WebNovels

Chapter 12 - A Glimpse of the Sun

The air outside the gate shimmered with heat, though the sky was cold and gray. Hunters from the four families gathered in a loose semicircle, weapons drawn, eyes locked on the rift that pulsed like a heartbeat.

Karn stood at the back, hood low over his face. As far as the families were concerned, he was here only as "support." Nothing more.

The rift ripped open with a sound like tearing metal. Something massive stepped through — a beast plated in obsidian, its claws glowing with molten cracks.

Gasps rippled through the crowd.

"A Magma Devourer?! That's A-Rank at least—"

The leading hunters moved in formation. Steel clanged, arrows sang — but the creature barely flinched. Each blow seemed to only enrage it further.

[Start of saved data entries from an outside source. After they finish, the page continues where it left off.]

From an optimization exercise on the open Yosys and OpenROAD flow, aimed at small area, a short achievable clock period and few clock cycles per item; shortcuts taken in it are not production practice.
Function was checked by simulation only, so behaviour that the tests miss may differ from the original.

==> run a: inputs <==
## catmull_rom_point_evaluator_unit
module catmull_rom_point_evaluator_unit (
  input  logic                          clk,
  input  logic                          rst_n,
  input  logic                          in_valid,
  output logic                          in_ready,
  input  logic [crpe_pkg::T_FRAC_BITS-1:0] in_t_frac,
  output logic                          out_valid,
  input  logic                          out_ready,
  output logic [crpe_pkg::COORD_WIDTH-1:0] curve_x,
  output logic [crpe_pkg::COORD_WIDTH-1:0] curve_y,
  input  logic                          psel,
  input  logic                          penable,
  input  logic                          pwrite,
  input  logic [crpe_pkg::CFG_AW-1:0]   paddr,
  input  logic [crpe_pkg::CFG_DW-1:0]   pwdata,
  output logic [crpe_pkg::CFG_DW-1:0]   prdata,
  output logic                          pready
);
Settings: LEC_CHECK=0, ABC_AREA=1, CAP_MARGIN=20, CORE_MARGIN=2, CORE_UTILIZATION=40, CTS_CLUSTER_DIAMETER=120, CTS_CLUSTER_SIZE=20, SETUP_SLACK_MARGIN=5, SLEW_MARGIN=20; clock period 10.0 ns.
standard.sh (not shown) runs the stock make flow with config.mk's settings and CLKGATE_MAP_FILE= SYNTH_SCRIPT=/design/flow/synth_recipe.tcl, a recipe that flattens the netlist after the stock synthesis.
==> flow/flow/run.sh <==
#!/bin/bash
# The standard layout (standard.sh, all steps), with Yosys's synth command
# given -noabc: the generic ABC pass before full-adder extraction is skipped,
# so that the explicit adder trees of the RTL reach extract_fa as written.
# The buffers that ABC inserts are removed at floorplan (REMOVE_ABC_BUFFERS),
# leaving buffering to OpenROAD's repair. The registers are those of the
# standard synthesis. Each tool's output goes to the ORFS logs under
# orfs/logs; make's output goes to standard_flow.log.
set -euo pipefail
bash standard.sh SYNTH_ARGS=-noabc REMOVE_ABC_BUFFERS=1 finish > standard_flow.log 2>&1
==> inputs of run b, as changes to run a <==
==> flow/flow/run.sh (replaced) <==
#!/bin/bash
# The standard layout (standard.sh, all steps), with Yosys's synth command
# given -noabc: the generic ABC pass before full-adder extraction is skipped,
# so that the explicit adder trees of the RTL reach extract_fa as written.
# The registers are those of the standard synthesis. Each tool's output goes
# to the ORFS logs under orfs/logs; make's output goes to standard_flow.log.
set -euo pipefail
bash standard.sh SYNTH_ARGS=-noabc finish > standard_flow.log 2>&1
- CTS_CLUSTER_DIAMETER: 120 -> unset
- CTS_CLUSTER_SIZE: 20 -> unset
==> inputs of run c, as changes to run a <==
==> flow/flow/run.sh (replaced) <==
#!/bin/bash
# The standard layout (standard.sh, all steps), with Yosys's synth command
# given -noabc: the generic ABC pass before full-adder extraction is skipped,
# so that the explicit adder trees of the RTL reach extract_fa as written.
# The registers are those of the standard synthesis. Each tool's output goes
# to the ORFS logs under orfs/logs; make's output goes to standard_flow.log.
set -euo pipefail
bash standard.sh SYNTH_ARGS=-noabc finish > standard_flow.log 2>&1
==> qor summary <==
metric	run b	run a	run c
Outcome	complete, no violations	complete, no violations	complete, no violations
CP Data Arrival Time	5.42 ns	5.47 ns	5.43 ns
Fill cell total of the finished layout	17.5k	17.7k	17.6k
Count of multi-input combinational gates	5195	5196	5195
Min setup slack post-route	5.00 ns	4.97 ns	4.97 ns
Total placed instance area	79600 um2	79500 um2	79600 um2
Clock latency at the later pin of the worst-skew pair	0.75 ns	0.70 ns	0.71 ns
GR Layer Usage met3	0.0852	0.0710	0.0782
Clock buffer cells	97	60	62
Vias in the first global route	59.9k	59.9k	59.8k
Met2 Usage GRT	0.412	0.404	0.411
Critical Path Stages	10	21	9
Multi-input logic portion of the cell area	0.616	0.624	0.626
Testbench counts of run a, summed over its fixed seeds: cycles 9,536, items 8,192.
Testbench counts of run b, summed over its fixed seeds: cycles 9,536, items 8,192.
Testbench counts of run c, summed over its fixed seeds: cycles 9,536, items 8,192.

Karn's senses — that heightened perception only his mother knew about — lit up like a storm. Every movement of the beast played in his mind before it happened. Every heartbeat, every shift of muscle.

The Devourer's tail swung. He saw it a second before anyone else. One hunter in its path froze, panic in her eyes.

Karn moved.

To onlookers, it was a blur — one moment he was at the back, the next he was there, arm hooked around the hunter's waist, pulling her clear as the tail crushed the ground where she stood.

Gasps again.

"How did he—?""I didn't even see him move!"

He ignored the whispers.

The beast roared, molten drool spattering the earth. It lunged straight for him.

Karn's hand slid inside his jacket. Not to draw his full weapon — not yet — but just a plain, short hunting blade. The wrong weapon for a beast like this. Or so it seemed.

He stepped forward once.

Every movement from the Devourer slowed in his mind — the arc of its claw, the spread of its weight, the opening in its plated neck.

The blade flashed once.

A thin line of steam hissed from the beast's armor as it staggered back, a shallow but perfectly placed cut smoking on its neck joint. It roared, stumbling in confusion.

He didn't press the attack — instead, he stepped back, letting the lead hunters close in again, but now the beast's movements were erratic, weakened.

No one saw his face under the hood. No one but his mother, watching from the crowd, her lips pressed together in a mix of pride and worry.

You can't hide the sun forever, Karn, she thought.